- **YOUR ASSIGNMENT**:
Look through the listing below, find every line with the string "BIAS", and copy it.

━━ AVAILABLE DATA

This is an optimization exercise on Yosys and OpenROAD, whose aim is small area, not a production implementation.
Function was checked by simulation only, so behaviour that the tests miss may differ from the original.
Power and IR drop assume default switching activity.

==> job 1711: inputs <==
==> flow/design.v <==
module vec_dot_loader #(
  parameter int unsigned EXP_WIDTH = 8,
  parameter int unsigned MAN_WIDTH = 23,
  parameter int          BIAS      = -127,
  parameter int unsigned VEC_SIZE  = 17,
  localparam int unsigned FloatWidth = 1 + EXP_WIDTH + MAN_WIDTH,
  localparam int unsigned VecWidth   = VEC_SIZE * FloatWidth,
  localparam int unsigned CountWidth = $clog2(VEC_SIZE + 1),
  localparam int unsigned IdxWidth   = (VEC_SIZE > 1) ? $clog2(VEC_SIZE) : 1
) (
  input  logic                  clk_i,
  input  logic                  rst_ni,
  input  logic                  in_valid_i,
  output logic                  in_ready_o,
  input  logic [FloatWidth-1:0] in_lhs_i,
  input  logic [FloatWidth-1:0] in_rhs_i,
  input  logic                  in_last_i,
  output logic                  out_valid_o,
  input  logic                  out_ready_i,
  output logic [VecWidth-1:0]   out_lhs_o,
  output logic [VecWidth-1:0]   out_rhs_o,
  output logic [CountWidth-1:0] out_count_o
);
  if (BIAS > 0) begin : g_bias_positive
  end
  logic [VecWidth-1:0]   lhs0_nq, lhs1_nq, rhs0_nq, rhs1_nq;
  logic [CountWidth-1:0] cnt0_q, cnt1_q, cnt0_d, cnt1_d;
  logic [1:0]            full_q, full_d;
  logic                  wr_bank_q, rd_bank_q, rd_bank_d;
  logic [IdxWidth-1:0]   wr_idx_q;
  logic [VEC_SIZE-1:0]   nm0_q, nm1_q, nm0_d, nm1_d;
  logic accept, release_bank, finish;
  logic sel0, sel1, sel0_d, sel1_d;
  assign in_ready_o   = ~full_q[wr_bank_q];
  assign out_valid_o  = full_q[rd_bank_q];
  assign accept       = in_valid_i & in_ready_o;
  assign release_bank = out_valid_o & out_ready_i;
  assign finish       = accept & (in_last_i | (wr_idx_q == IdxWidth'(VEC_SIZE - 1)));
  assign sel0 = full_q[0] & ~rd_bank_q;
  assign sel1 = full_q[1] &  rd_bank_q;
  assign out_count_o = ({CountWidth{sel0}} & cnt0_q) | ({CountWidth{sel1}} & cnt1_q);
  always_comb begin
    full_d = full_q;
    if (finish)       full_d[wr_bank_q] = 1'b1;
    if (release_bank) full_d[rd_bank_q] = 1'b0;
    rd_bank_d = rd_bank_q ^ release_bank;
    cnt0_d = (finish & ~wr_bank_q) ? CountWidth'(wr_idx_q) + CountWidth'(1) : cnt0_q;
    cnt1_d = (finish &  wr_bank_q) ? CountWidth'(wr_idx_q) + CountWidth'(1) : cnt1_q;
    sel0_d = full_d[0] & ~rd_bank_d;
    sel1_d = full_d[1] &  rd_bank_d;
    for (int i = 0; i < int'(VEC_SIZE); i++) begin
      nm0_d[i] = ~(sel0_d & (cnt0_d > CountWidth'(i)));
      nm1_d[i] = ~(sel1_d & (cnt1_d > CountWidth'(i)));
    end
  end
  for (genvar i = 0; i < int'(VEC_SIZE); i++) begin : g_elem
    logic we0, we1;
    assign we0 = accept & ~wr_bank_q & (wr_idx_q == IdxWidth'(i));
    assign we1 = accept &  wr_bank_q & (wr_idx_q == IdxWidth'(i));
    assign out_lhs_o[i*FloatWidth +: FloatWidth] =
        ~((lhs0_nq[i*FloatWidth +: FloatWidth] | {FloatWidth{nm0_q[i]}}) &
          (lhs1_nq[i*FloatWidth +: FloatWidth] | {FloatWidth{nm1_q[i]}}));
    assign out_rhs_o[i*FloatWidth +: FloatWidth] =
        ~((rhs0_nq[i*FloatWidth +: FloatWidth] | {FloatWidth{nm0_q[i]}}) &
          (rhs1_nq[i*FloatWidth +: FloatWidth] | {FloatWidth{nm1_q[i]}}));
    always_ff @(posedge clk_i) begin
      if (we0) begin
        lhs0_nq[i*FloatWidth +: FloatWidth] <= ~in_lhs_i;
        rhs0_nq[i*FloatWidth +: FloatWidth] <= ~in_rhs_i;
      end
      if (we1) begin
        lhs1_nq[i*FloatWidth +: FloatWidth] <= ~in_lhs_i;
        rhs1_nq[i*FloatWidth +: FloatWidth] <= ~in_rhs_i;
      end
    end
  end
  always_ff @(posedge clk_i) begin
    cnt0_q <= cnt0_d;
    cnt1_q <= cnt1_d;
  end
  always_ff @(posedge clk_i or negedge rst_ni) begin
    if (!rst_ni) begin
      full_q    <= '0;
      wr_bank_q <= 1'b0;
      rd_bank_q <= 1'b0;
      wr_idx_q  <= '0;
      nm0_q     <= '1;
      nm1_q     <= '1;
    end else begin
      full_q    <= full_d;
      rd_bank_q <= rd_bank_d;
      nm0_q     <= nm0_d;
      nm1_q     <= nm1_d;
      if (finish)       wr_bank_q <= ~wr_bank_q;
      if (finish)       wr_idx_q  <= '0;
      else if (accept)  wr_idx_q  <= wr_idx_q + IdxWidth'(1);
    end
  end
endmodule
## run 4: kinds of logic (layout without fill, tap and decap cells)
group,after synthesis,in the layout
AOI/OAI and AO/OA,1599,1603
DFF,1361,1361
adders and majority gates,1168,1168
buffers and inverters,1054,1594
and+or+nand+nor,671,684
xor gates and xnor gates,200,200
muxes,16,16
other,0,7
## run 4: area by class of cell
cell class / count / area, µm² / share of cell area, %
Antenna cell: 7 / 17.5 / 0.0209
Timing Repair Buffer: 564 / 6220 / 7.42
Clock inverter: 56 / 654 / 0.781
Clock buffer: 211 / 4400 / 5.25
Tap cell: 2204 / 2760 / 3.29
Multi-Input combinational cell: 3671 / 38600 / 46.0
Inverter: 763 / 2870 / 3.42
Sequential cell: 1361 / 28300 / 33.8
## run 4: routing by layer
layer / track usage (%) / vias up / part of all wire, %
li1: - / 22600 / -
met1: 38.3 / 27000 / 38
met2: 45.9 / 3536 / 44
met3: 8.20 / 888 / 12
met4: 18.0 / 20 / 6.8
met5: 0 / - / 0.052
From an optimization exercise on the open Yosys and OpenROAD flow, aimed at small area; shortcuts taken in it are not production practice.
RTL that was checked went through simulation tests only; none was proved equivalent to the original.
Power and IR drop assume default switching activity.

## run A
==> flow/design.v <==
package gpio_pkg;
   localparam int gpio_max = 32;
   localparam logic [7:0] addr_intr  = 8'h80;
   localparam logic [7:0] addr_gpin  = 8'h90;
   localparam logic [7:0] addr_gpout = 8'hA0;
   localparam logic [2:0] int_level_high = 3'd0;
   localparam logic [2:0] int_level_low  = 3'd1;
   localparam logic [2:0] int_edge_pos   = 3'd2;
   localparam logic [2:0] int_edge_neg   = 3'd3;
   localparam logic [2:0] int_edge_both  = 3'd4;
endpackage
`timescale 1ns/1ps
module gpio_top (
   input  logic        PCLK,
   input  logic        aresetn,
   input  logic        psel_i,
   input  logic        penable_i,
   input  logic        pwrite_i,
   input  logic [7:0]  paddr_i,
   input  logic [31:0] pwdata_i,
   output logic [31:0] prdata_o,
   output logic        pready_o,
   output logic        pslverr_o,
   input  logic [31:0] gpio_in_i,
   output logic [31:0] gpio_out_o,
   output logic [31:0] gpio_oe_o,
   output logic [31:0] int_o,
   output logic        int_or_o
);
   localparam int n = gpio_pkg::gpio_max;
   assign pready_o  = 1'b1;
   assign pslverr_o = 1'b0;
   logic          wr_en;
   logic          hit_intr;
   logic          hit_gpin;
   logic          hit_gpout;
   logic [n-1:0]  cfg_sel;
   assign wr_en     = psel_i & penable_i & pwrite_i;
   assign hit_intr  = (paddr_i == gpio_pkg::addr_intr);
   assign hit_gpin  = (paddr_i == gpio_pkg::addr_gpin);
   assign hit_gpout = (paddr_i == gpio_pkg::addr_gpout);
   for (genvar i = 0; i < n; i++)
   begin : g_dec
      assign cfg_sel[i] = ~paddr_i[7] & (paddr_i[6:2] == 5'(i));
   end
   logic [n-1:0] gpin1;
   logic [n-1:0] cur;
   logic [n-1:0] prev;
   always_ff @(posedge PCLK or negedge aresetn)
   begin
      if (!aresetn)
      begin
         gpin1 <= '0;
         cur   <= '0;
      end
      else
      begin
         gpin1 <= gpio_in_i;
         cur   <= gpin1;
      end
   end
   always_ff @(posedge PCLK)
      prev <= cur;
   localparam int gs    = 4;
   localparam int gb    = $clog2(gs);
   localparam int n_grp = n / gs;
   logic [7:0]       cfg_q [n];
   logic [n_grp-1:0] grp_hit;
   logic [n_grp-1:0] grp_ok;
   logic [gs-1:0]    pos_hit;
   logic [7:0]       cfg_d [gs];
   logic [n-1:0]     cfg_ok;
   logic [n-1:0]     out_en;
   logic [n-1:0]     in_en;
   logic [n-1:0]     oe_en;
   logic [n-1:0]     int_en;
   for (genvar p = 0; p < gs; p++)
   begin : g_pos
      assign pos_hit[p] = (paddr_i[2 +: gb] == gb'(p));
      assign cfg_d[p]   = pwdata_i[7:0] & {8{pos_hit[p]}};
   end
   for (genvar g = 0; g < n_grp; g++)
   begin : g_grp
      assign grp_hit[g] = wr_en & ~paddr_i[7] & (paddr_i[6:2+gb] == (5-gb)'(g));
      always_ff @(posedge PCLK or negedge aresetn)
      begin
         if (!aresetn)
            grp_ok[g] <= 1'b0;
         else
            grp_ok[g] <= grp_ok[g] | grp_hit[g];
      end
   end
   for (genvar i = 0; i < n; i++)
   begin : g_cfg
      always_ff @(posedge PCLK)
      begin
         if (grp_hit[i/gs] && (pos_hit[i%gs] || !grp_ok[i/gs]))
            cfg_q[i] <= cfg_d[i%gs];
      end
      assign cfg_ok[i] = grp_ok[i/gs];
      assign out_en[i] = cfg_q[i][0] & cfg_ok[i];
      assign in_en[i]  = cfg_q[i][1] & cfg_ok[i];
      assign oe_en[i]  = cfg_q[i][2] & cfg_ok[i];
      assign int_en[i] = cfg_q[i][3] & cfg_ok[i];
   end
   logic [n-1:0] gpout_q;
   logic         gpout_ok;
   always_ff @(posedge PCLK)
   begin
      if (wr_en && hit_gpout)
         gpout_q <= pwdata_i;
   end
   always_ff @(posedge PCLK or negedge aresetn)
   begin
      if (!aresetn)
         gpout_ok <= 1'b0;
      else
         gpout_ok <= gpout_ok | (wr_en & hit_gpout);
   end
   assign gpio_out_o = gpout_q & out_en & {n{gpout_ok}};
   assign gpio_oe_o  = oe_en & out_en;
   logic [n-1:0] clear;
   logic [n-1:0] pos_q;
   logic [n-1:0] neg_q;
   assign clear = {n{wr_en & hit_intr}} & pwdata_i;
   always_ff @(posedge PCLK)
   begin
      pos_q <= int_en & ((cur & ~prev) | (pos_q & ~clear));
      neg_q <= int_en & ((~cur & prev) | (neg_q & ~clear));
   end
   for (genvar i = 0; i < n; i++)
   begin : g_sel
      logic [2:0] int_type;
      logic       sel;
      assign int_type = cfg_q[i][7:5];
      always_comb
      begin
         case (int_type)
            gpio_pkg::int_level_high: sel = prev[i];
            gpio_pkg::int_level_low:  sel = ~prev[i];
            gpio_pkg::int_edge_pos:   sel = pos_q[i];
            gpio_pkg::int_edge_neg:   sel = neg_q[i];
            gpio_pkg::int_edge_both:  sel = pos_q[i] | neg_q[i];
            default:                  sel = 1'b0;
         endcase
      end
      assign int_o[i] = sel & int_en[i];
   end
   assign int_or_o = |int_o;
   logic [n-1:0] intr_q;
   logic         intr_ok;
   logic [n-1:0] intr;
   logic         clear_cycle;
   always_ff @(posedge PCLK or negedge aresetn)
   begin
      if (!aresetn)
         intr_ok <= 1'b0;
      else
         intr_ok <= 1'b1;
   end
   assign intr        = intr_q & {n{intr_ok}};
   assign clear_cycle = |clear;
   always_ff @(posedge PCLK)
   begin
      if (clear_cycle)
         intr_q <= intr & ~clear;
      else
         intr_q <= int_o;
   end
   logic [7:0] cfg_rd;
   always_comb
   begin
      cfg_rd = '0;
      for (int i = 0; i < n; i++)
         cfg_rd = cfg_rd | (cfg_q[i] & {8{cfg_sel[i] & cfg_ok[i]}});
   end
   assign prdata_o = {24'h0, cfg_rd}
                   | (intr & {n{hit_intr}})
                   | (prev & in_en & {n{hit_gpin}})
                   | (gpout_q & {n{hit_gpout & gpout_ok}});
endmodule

━━━━

- **ANSWER TO THIS TASK**:
  parameter int          BIAS      = -127,
  if (BIAS > 0) begin : g_bias_positive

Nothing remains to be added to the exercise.